French art historian (born 1965)

Éric de Buretel de Chassey (born 1965) is a French historian of French art, art critic, and professor of contemporary art history at François Rabelais University in Tours, France. He has had students from many different countries, one of whom is the Iranian artist Bahram Ahmadi.

On 4 September 2009, he was named director of the French Academy in Rome, succeeding Frédéric Mitterrand.

== Early life and education ==
Éric de Chassey was born in 1965 in Pittsburgh, Pennsylvania.

He studied at the École normale supérieure (Ulm – 1986, philosophy major) and Sciences Po in Paris.

He holds an art history Ph.D (1994) from Sorbonne University, under the supervision of Pr. Bruno Foucart, and an Habilitation à diriger des recherches (1998), under the supervision of Pr. Serge Lemoine.

== Career ==

=== Academic career ===
During the academic year 1989–1990, he was a French lecturer at Yale University.

From 1992 to 1996, he was Teaching Assistant in Modern and Contemporary History of Art at Sorbonne University.

In 1996, he was elected Assistant Professor of Contemporary Art History at Sorbonne University.

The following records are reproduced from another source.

File: config.mk
export PLATFORM = sky130hd
export DESIGN_NAME = json_string_unescape_utf8
export DESIGN_NICKNAME = d
export VERILOG_FILES = /design/src/rtl/jsu_pkg.sv /design/src/rtl/json_string_unescape_utf8.sv /design/src/rtl/jsu_decode.sv /design/src/rtl/jsu_drain.sv
export SDC_FILE = /design/constraint.sdc
export NUM_CORES = 1
export LEC_CHECK = 0
export ABC_AREA = 1
export BUFFER_PORTS_ARGS = -buffer_cell sky130_fd_sc_hd__buf_2
export CORE_AREA = 2 2 114 127
export CTS_BUF_LIST = sky130_fd_sc_hd__clkbuf_4 sky130_fd_sc_hd__clkbuf_8
export DETAILED_ROUTE_END_ITERATION = 7
export DIE_AREA = 0 0 116 129
export PLACE_DENSITY_LB_ADDON = 0.3
export SLEW_MARGIN = 20
export SYNTH_ARGS = -nofsm -noshare
export SYNTH_HDL_FRONTEND = slang
export SYNTH_SLANG_ARGS = --single-unit
File: constraint.sdc
create_clock -name aclk -period 4.3 [get_ports aclk]
set_input_delay 0.215 -clock aclk [delete_from_list [all_inputs] [get_ports aclk]]
set_output_delay 0.215 -clock aclk [all_outputs]
set_load 0.02 [all_outputs]
File: src/rtl/jsu_pkg.sv
// Shared types, codes and helper functions for the JSON string unescaper.
// No dependencies; every other file in rtl imports this package.
package jsu_pkg;

    typedef enum logic [2:0] {
        MODE_PLAIN,
        MODE_ESC,
        MODE_HEX1,
        MODE_WAIT_BS,
        MODE_WAIT_U,
        MODE_HEX2
    } mode_t;

    localparam logic [2:0] ST_OK         = 3'd0;
    localparam logic [2:0] ST_DONE       = 3'd1;
    localparam logic [2:0] ST_MISS_QUOTE = 3'd2;
    localparam logic [2:0] ST_BAD_HEX    = 3'd3;
    localparam logic [2:0] ST_BAD_SURR   = 3'd4;
    localparam logic [2:0] ST_BAD_ESC    = 3'd5;
    localparam logic [2:0] ST_BAD_CHAR   = 3'd6;

    localparam logic [7:0] CH_QUOTE = 8'h22;
    localparam logic [7:0] CH_BSL   = 8'h5C;
    localparam logic [7:0] CH_SLASH = 8'h2F;
    localparam logic [7:0] CH_LC_B  = 8'h62;
    localparam logic [7:0] CH_LC_F  = 8'h66;
    localparam logic [7:0] CH_LC_N  = 8'h6E;
    localparam logic [7:0] CH_LC_R  = 8'h72;
    localparam logic [7:0] CH_LC_T  = 8'h74;
    localparam logic [7:0] CH_LC_U  = 8'h75;
    localparam logic [7:0] CH_SPACE = 8'h20;

    // Decoder state carried from one request to the next.
    typedef struct packed {
        mode_t       mode;
        logic [15:0] hex_value;
        logic [1:0]  digit_count;
        logic [9:0]  high_half;
        logic [15:0] dec_len;
    } dec_state_t;

    localparam dec_state_t STATE_RESET = '{
        mode:        MODE_PLAIN,
        hex_value:   16'h0000,
        digit_count: 2'd0,
        high_half:   10'd0,
        dec_len:     16'h0000
    };

    // A group of results caused by one input byte: up to four data bytes,
    // or a single end-of-string result when is_end is set.
    typedef struct packed {
        logic            is_end;
        logic [2:0]      status;
        logic [1:0]      last_idx;
        logic [3:0][7:0] bytes;
        logic [15:0]     len_base;
    } grp_t;

    typedef struct packed {
        logic       ok;
        logic [3:0] val;
    } hex_t;

    typedef struct packed {
        logic [1:0]      last_idx;
        logic [3:0][7:0] bytes;
    } enc_t;

    function automatic hex_t hex_digit(input logic [7:0] ch);
        hex_t h;
        h.ok  = 1'b0;
        h.val = 4'd0;
        if (ch >= 8'h30 && ch <= 8'h39) begin
            h.ok  = 1'b1;
            h.val = ch[3:0];
        end else if ((ch >= 8'h41 && ch <= 8'h46) || (ch >= 8'h61 && ch <= 8'h66)) begin
            h.ok  = 1'b1;
            h.val = 4'(ch[3:0] + 4'd9);
        end
        return h;
    endfunction

    // UTF-8 encoding of a code point up to 21 bits.
    function automatic enc_t utf8_encode(input logic [20:0] u);
        enc_t e;
        e.bytes = '0;
        if (u <= 21'h7F) begin
            e.last_idx = 2'd0;
            e.bytes[0] = u[7:0];
        end else if (u <= 21'h7FF) begin
            e.last_idx = 2'd1;
            e.bytes[0] = 8'hC0 | {3'b000, u[10:6]};
            e.bytes[1] = 8'h80 | {2'b00, u[5:0]};
        end else if (u <= 21'hFFFF) begin
            e.last_idx = 2'd2;
            e.bytes[0] = 8'hE0 | {4'b0000, u[15:12]};
            e.bytes[1] = 8'h80 | {2'b00, u[11:6]};
            e.bytes[2] = 8'h80 | {2'b00, u[5:0]};
        end else begin
            e.last_idx = 2'd3;
            e.bytes[0] = 8'hF0 | {5'b00000, u[20:18]};
            e.bytes[1] = 8'h80 | {2'b00, u[17:12]};
            e.bytes[2] = 8'h80 | {2'b00, u[11:6]};
            e.bytes[3] = 8'h80 | {2'b00, u[5:0]};
        end
        return e;
    endfunction

endpackage

File: src/rtl/json_string_unescape_utf8.sv
// JSON string unescaper with UTF-8 output. The first result of a byte is registered
// and appears in the cycle after the request is accepted. One input byte per cycle
// is taken while each byte yields at most one result and m_ready is high; a byte
// yielding more holds the input while the single port drains the result register.
// Reset (aresetn, synchronous, active low) returns the decoder to plain mode with
// zero length and empties the result register.
module json_string_unescape_utf8 #(
    parameter int unsigned MAX_LEN = 65535
) (
    input  logic        aclk,
    input  logic        aresetn,
    input  logic        s_valid,
    output logic        s_ready,
    input  logic [7:0]  s_in_byte,
    output logic        m_valid,
    input  logic        m_ready,
    output logic [7:0]  m_out_byte,
    output logic        m_byte_valid,
    output logic [2:0]  m_status,
    output logic        m_last,
    output logic [15:0] m_length
);
    import jsu_pkg::*;

    localparam logic [15:0] LEN_CAP = (MAX_LEN > 65535) ? 16'hFFFF : 16'(MAX_LEN);

    dec_state_t st_reg;
    dec_state_t st_next;
    logic       emit;
    grp_t       grp;
    logic       grp_free;
    logic       accept;

    assign s_ready = grp_free;
    assign accept  = s_valid && s_ready;

    always_ff @(posedge aclk) begin
        if (!aresetn) begin
            st_reg <= STATE_RESET;
        end else if (accept) begin
            st_reg <= st_next;
        end
    end

    jsu_decode #(
        .LEN_CAP (LEN_CAP)
    ) u_decode (
        .st      (st_reg),
        .in_byte (s_in_byte),
        .st_next (st_next),
        .emit    (emit),
        .grp     (grp)
    );

    jsu_drain #(
        .LEN_CAP (LEN_CAP)
    ) u_drain (
        .aclk         (aclk),
        .aresetn      (aresetn),
        .load         (accept && emit),
        .grp_in       (grp),
        .grp_free     (grp_free),
        .m_valid      (m_valid),
        .m_ready      (m_ready),
        .m_out_byte   (m_out_byte),
        .m_byte_valid (m_byte_valid),
        .m_status     (m_status),
        .m_last       (m_last),
        .m_length     (m_length)
    );

endmodule

File: src/rtl/jsu_decode.sv
// Combinational byte decoder: next decoder state and the result group for one byte.
// Depends on jsu_pkg.
module jsu_decode #(
    parameter logic [15:0] LEN_CAP = 16'hFFFF
) (
    input  jsu_pkg::dec_state_t st,
    input  logic [7:0]          in_byte,
    output jsu_pkg::dec_state_t st_next,
    output logic                emit,
    output jsu_pkg::grp_t       grp
);
    import jsu_pkg::*;

    hex_t        hd;
    logic [15:0] hex_new;
    logic [20:0] pair_cp;
    enc_t        enc;
    logic [16:0] len_sum;

    assign hd      = hex_digit(in_byte);
    assign hex_new = {st.hex_value[11:0], hd.val};
    // Surrogate pair: the high half supplies bits 19:10, offset by 0x10000.
    assign pair_cp = {1'b0, st.high_half, hex_new[9:0]} + 21'h10000;
    assign enc     = utf8_encode((st.mode == MODE_HEX2) ? pair_cp : {5'b00000, hex_new});

    always_comb begin
        st_next      = st;
        emit         = 1'b0;
        grp.is_end   = 1'b0;
        grp.status   = ST_OK;
        grp.last_idx = 2'd0;
        grp.bytes    = '0;
        grp.len_base = st.dec_len;
        len_sum      = 17'd0;

        case (st.mode)
            MODE_PLAIN: begin
                if (in_byte == CH_QUOTE) begin
                    emit       = 1'b1;
                    grp.is_end = 1'b1;
                    grp.status = ST_DONE;
                end else if (in_byte == 8'h00) begin
                    emit       = 1'b1;
                    grp.is_end = 1'b1;
                    grp.status = ST_MISS_QUOTE;
                end else if (in_byte == CH_BSL) begin
                    st_next.mode = MODE_ESC;
                end else if (in_byte < CH_SPACE) begin
                    emit       = 1'b1;
                    grp.is_end = 1'b1;
                    grp.status = ST_BAD_CHAR;
                end else begin
                    emit         = 1'b1;
                    grp.bytes[0] = in_byte;
                end
            end
            MODE_ESC: begin
                emit         = 1'b1;
                st_next.mode = MODE_PLAIN;
                case (in_byte)
                    CH_QUOTE: grp.bytes[0] = CH_QUOTE;
                    CH_BSL:   grp.bytes[0] = CH_BSL;
                    CH_SLASH: grp.bytes[0] = CH_SLASH;
                    CH_LC_B:  grp.bytes[0] = 8'h08;
                    CH_LC_F:  grp.bytes[0] = 8'h0C;
                    CH_LC_N:  grp.bytes[0] = 8'h0A;
                    CH_LC_R:  grp.bytes[0] = 8'h0D;
                    CH_LC_T:  grp.bytes[0] = 8'h09;
                    CH_LC_U: begin
                        emit                = 1'b0;
                        st_next.mode        = MODE_HEX1;
                        st_next.hex_value   = 16'h0000;
                        st_next.digit_count = 2'd0;
                    end
                    default: begin
                        grp.is_end = 1'b1;
                        grp.status = ST_BAD_ESC;
                    end
                endcase
            end
            MODE_HEX1, MODE_HEX2: begin
                if (!hd.ok) begin
                    emit       = 1'b1;
                    grp.is_end = 1'b1;
                    grp.status = ST_BAD_HEX;
                end else begin
                    st_next.hex_value = hex_new;
                    if (st.digit_count != 2'd3) begin
                        st_next.digit_count = st.digit_count + 2'd1;
                    end else begin
                        st_next.digit_count = 2'd0;
                        if (st.mode == MODE_HEX1 && hex_new[15:10] == 6'b110110) begin
                            st_next.high_half = hex_new[9:0];
                            st_next.mode      = MODE_WAIT_BS;
                        end else if (st.mode == MODE_HEX2 && hex_new[15:10] != 6'b110111) begin
                            emit       = 1'b1;
                            grp.is_end = 1'b1;
                            grp.status = ST_BAD_SURR;
                        end else begin
                            emit         = 1'b1;
                            grp.last_idx = enc.last_idx;
                            grp.bytes    = enc.bytes;
                            st_next.mode = MODE_PLAIN;
                        end
                    end
                end
            end
            MODE_WAIT_BS: begin
                if (in_byte != CH_BSL) begin
                    emit       = 1'b1;
                    grp.is_end = 1'b1;
                    grp.status = ST_BAD_SURR;
                end else begin
                    st_next.mode = MODE_WAIT_U;
                end
            end
            MODE_WAIT_U: begin
                if (in_byte != CH_LC_U) begin
                    emit       = 1'b1;
                    grp.is_end = 1'b1;
                    grp.status = ST_BAD_SURR;
                end else begin
                    st_next.mode        = MODE_HEX2;
                    st_next.hex_value   = 16'h0000;
                    st_next.digit_count = 2'd0;
                end
            end
            default: begin
                st_next = STATE_RESET;
            end
        endcase

        // Any end of string returns the decoder to its reset state.
        if (emit && grp.is_end) begin
            st_next = STATE_RESET;
        end else if (emit) begin
            len_sum = {1'b0, st.dec_len} + {15'd0, grp.last_idx} + 17'd1;
            st_next.dec_len = (len_sum > {1'b0, LEN_CAP}) ? LEN_CAP : len_sum[15:0];
        end
    end

endmodule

In 1999, at the age of 33, he was elected full chair Professor of Modern and Contemporary History of the Arts at Université François-Rabelais in Tours (1999-2012). There, in 2008, he created the InTRu interdisciplinary Resarch Laboratory (Interactions, transferts et ruptures artistiques et culturels, EA 6301).

From 2004 to 2009, he was a fellow of the Institut Universitaire de France.

In 2012, he was elected full chair professor of Modern and Contemporary Art History at the École normale supérieure in Lyon, France.

=== French Academy in Rome – Villa Medici [Académie de France à Rome – Villa Médicis] ===
In 2009 he was appointed director of the French Academy in Rome - Villa Medici, where he served two terms, until 2015.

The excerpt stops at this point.